This dataset contains groundwater monitoring data collected from monitoring wells across 10 districts in Malawi between 2024 and 2025. The data were captured using automated data loggers installed in monitoring wells and were collected and managed by BASEflow.
The dataset provides time-series measurements of key groundwater parameters, enabling detailed analysis of aquifer behavior across multiple geographic locations.
Variables Included
Date – Date of measurement
Waterpoint Name – Name of the monitoring site
District – Administrative district where the monitoring well is located
Latitude & Longitude – Geographic coordinates of the monitoring well
Source – Data collection method (automated data logger)
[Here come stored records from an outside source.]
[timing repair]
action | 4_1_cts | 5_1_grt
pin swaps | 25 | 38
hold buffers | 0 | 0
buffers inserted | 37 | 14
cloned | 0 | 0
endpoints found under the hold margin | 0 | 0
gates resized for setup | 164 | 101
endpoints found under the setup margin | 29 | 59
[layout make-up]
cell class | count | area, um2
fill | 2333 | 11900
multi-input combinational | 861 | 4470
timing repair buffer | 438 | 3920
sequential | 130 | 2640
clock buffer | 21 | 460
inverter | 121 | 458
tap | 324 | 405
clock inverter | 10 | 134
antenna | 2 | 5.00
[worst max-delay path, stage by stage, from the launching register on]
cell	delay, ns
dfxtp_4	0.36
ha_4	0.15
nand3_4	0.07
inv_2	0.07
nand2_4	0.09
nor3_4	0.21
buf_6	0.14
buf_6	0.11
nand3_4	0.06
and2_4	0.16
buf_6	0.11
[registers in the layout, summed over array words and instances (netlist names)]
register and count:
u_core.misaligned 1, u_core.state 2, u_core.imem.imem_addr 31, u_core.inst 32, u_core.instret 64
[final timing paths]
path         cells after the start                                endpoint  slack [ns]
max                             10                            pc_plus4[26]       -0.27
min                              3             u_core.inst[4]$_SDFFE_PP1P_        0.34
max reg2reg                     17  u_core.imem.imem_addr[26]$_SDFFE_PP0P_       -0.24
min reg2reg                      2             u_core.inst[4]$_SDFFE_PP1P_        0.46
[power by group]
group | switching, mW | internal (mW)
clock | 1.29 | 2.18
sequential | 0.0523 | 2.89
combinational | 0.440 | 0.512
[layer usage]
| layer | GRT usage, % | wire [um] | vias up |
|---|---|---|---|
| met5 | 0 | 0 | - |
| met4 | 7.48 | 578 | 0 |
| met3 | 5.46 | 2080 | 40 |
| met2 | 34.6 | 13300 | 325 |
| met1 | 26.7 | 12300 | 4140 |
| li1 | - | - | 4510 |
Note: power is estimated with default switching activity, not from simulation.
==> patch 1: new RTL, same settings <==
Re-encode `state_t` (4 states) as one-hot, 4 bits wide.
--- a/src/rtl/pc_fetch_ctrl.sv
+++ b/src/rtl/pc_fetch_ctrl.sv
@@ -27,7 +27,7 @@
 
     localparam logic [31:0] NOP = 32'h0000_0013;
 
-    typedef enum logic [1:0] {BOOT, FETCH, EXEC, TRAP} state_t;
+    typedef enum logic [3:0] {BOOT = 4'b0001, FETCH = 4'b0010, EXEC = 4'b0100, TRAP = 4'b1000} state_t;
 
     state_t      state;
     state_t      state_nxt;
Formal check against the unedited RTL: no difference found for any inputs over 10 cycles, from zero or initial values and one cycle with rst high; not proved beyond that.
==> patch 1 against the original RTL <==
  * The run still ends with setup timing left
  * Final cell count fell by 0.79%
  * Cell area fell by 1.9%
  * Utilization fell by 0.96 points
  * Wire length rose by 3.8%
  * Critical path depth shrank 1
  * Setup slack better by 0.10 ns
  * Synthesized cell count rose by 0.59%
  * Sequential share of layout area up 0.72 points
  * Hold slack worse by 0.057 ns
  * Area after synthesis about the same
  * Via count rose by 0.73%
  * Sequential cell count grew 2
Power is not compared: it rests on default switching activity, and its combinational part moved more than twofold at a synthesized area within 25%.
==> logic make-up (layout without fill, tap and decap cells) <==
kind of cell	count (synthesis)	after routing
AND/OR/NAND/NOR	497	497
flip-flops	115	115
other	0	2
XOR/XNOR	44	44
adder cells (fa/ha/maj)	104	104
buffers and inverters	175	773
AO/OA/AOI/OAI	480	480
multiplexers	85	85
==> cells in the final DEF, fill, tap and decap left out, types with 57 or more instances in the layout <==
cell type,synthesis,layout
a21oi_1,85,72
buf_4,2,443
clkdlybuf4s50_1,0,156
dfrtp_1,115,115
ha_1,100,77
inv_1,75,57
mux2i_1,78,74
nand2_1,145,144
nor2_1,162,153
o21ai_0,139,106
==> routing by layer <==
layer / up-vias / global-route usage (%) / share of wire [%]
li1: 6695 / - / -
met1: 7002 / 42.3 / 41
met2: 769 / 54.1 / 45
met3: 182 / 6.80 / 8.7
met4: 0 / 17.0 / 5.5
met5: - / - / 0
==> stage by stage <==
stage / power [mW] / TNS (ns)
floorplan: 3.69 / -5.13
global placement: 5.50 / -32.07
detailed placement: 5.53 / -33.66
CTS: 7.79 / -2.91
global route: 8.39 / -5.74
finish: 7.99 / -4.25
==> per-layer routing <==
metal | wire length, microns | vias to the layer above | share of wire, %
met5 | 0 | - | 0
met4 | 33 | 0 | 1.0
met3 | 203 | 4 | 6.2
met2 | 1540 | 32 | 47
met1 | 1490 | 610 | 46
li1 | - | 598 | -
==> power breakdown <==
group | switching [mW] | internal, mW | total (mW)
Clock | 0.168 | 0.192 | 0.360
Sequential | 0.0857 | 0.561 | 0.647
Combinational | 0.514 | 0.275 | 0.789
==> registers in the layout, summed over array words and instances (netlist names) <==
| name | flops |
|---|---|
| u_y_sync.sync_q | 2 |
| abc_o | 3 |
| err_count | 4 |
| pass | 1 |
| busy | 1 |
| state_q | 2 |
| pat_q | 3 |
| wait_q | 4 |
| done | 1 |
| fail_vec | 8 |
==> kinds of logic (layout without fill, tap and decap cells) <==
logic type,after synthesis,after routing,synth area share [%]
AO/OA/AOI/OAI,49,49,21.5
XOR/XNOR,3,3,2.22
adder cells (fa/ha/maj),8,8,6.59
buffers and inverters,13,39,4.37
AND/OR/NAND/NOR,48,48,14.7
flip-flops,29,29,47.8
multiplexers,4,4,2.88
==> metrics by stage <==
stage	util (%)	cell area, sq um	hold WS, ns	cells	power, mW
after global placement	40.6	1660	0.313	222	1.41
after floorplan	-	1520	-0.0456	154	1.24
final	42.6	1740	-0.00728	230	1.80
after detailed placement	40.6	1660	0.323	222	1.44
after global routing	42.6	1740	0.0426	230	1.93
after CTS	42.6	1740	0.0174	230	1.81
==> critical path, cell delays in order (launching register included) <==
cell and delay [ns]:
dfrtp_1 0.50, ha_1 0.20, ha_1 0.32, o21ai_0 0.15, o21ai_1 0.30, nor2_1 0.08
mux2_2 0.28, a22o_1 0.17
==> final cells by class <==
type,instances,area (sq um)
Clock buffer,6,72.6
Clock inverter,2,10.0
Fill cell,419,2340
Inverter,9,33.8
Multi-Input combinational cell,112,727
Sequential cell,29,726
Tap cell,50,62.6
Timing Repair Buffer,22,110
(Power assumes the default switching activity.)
`config.mk`:
```
export PLATFORM = sky130hd
export DESIGN_NAME = ifu_fetch_buf
export DESIGN_NICKNAME = d
export VERILOG_FILES = /design/src/rtl/ifu_fetch_buf.sv
export SDC_FILE = /design/constraint.sdc
export NUM_CORES = 1
export LEC_CHECK = 0
export CORE_AREA = 2 2 161 163
export DETAILED_ROUTE_END_ITERATION = 10
export DIE_AREA = 0 0 163 165
export PLACE_DENSITY = 0.86
export SYNTH_ARGS = -nofsm -noshare
export SYNTH_HDL_FRONTEND = slang
export SYNTH_SLANG_ARGS = --single-unit
export TNS_END_PERCENT = 30
```
`constraint.sdc`:
```
create_clock -name clk -period 18.65 [get_ports clk]
set_input_delay 2.7975 -clock clk [delete_from_list [all_inputs] [get_ports clk]]
set_output_delay 2.7975 -clock clk [all_outputs]
set_load 0.1 [all_outputs]
```
### src/rtl/fifo_sched.sv
// Four-queue to four-queue word scheduler with watermark ownership and init/error sequencing.
// Define FIFO_SCHED_PRIO_EN for fixed priority (queue 0 highest) instead of round-robin.
module fifo_sched #(
    parameter int DATA_BITS = 10,
    parameter int ADDR_BITS = 3,
    parameter int DEF_HIGH  = 6,
    parameter int DEF_LOW   = 1
) (
    input  logic                   clk,
    input  logic                   reset,
    input  logic                   init,
    input  logic [ADDR_BITS-1:0]   cfg_high_limit,
    input  logic [ADDR_BITS-1:0]   cfg_low_limit,
    input  logic [3:0]             in_empty,
    input  logic [4*DATA_BITS-1:0] in_data,
    input  logic [3:0]             out_almost_full,
    input  logic [7:0]             fifo_error,
    output logic [3:0]             pop,
    output logic [3:0]             push,
    output logic [DATA_BITS-1:0]   out_data,
    output logic [ADDR_BITS-1:0]   high_limit_out,
    output logic [ADDR_BITS-1:0]   low_limit_out,
    output logic [2:0]             state_out,
    output logic                   idle_out,
    output logic                   error_out
);

    localparam logic [2:0] ST_RESET  = 3'd0;
    localparam logic [2:0] ST_INIT   = 3'd1;
    localparam logic [2:0] ST_IDLE   = 3'd2;
    localparam logic [2:0] ST_ACTIVE = 3'd3;
    localparam logic [2:0] ST_ERROR  = 3'd4;

    logic [2:0]           state_reg, state_next;
    logic                 v1_reg, v2_reg;
    logic [1:0]           sel_reg;
    logic [3:0]           push_reg;
    logic [DATA_BITS-1:0] out_data_reg;
    logic [ADDR_BITS-1:0] high_reg, low_reg;
    logic                 error_reg;

    logic                 pop_allowed;
    logic                 grant_valid;
    logic [1:0]           grant_idx;
    logic [1:0]           scan_idx;
    logic [1:0]           start;
    logic [3:0]           pop_next;
    logic                 err_hit;

    logic [DATA_BITS-1:0] words [4];
    logic [DATA_BITS-1:0] sel_word;
    logic [1:0]           dest;

    for (genvar gi = 0; gi < 4; gi++) begin : g_words
        assign words[gi] = in_data[gi*DATA_BITS +: DATA_BITS];
    end

    assign sel_word = words[sel_reg];
    assign dest     = sel_word[DATA_BITS-1 -: 2];

`ifdef FIFO_SCHED_PRIO_EN
    assign start = 2'd0;
`else
    logic [1:0] rr_reg;

    always_ff @(posedge clk or negedge reset) begin
        if (!reset) begin
            rr_reg <= 2'd0;
        end else if (grant_valid) begin
            rr_reg <= grant_idx + 2'd1;
        end
    end

    assign start = rr_reg;
`endif

    // Gating on reset keeps the Mealy pop low during an asynchronous reset.
    assign pop_allowed = reset && !init && (fifo_error == 8'h00) && (out_almost_full == 4'h0) &&
                         ((state_reg == ST_ACTIVE) ||
                          ((state_reg == ST_IDLE) && (in_empty != 4'hF)));

    always_comb begin
        grant_valid = 1'b0;
        grant_idx   = 2'd0;
        scan_idx    = 2'd0;
        pop_next    = 4'h0;
        if (pop_allowed) begin
            for (int k = 0; k < 4; k++) begin
                scan_idx = start + 2'(k);
                if (!grant_valid && !in_empty[scan_idx]) begin
                    grant_valid = 1'b1;
                    grant_idx   = scan_idx;
                end
            end
        end
        pop_next[grant_idx] = grant_valid;
    end

    assign err_hit = (state_reg != ST_RESET) && (fifo_error != 8'h00);

    always_comb begin
        state_next = state_reg;
        if (err_hit) begin
            state_next = ST_ERROR;
        end else begin
            case (state_reg)
                ST_RESET:  state_next = ST_INIT;
                ST_INIT:   if (!init) state_next = ST_IDLE;
                ST_IDLE: begin
                    if (init)                    state_next = ST_INIT;
                    else if (in_empty != 4'hF)   state_next = ST_ACTIVE;
                end
                ST_ACTIVE: begin
                    if (init)                    state_next = ST_INIT;
                    else if (in_empty == 4'hF)   state_next = ST_IDLE;
                end
                ST_ERROR:  state_next = ST_ERROR;
                default:   state_next = ST_ERROR;
            endcase
        end
    end

    always_ff @(posedge clk or negedge reset) begin
        if (!reset) begin
            state_reg    <= ST_RESET;
            v1_reg       <= 1'b0;
            v2_reg       <= 1'b0;
            sel_reg      <= 2'd0;
            push_reg     <= 4'h0;
            out_data_reg <= '0;
            high_reg     <= ADDR_BITS'(DEF_HIGH);
            low_reg      <= ADDR_BITS'(DEF_LOW);
            error_reg    <= 1'b0;
        end else begin
            state_reg <= state_next;
            if (state_reg == ST_INIT) begin
                high_reg <= cfg_high_limit;
                low_reg  <= cfg_low_limit;
            end
            // Entering or sitting in ERROR flushes whatever is still in flight.
            if (state_next == ST_ERROR) begin
                v1_reg    <= 1'b0;
                v2_reg    <= 1'b0;
                push_reg  <= 4'h0;
                error_reg <= 1'b1;
            end else begin
                v1_reg   <= grant_valid;
                sel_reg  <= grant_idx;
                v2_reg   <= v1_reg;
                push_reg <= v1_reg ? (4'b0001 << dest) : 4'h0;
                if (v1_reg) begin
                    out_data_reg <= sel_word;
                end
            end
        end
    end

    assign pop            = pop_next;
    assign push           = push_reg;
    assign out_data       = out_data_reg;
    assign high_limit_out = high_reg;
    assign low_limit_out  = low_reg;
    assign state_out      = state_reg;
    assign idle_out       = (state_reg == ST_IDLE) && !v1_reg && !v2_reg;
    assign error_out      = error_reg;

endmodule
Water Level – Groundwater level measurement (typically meters below ground level, depending on installation reference)
Temperature – Groundwater temperature (°C)
Conductivity – Electrical conductivity (µS/cm), indicating dissolved ion concentration and groundwater quality characteristics
The use of automated loggers ensures high-frequency, consistent, and reliable measurements suitable for time-series analysis and hydrogeological assessment.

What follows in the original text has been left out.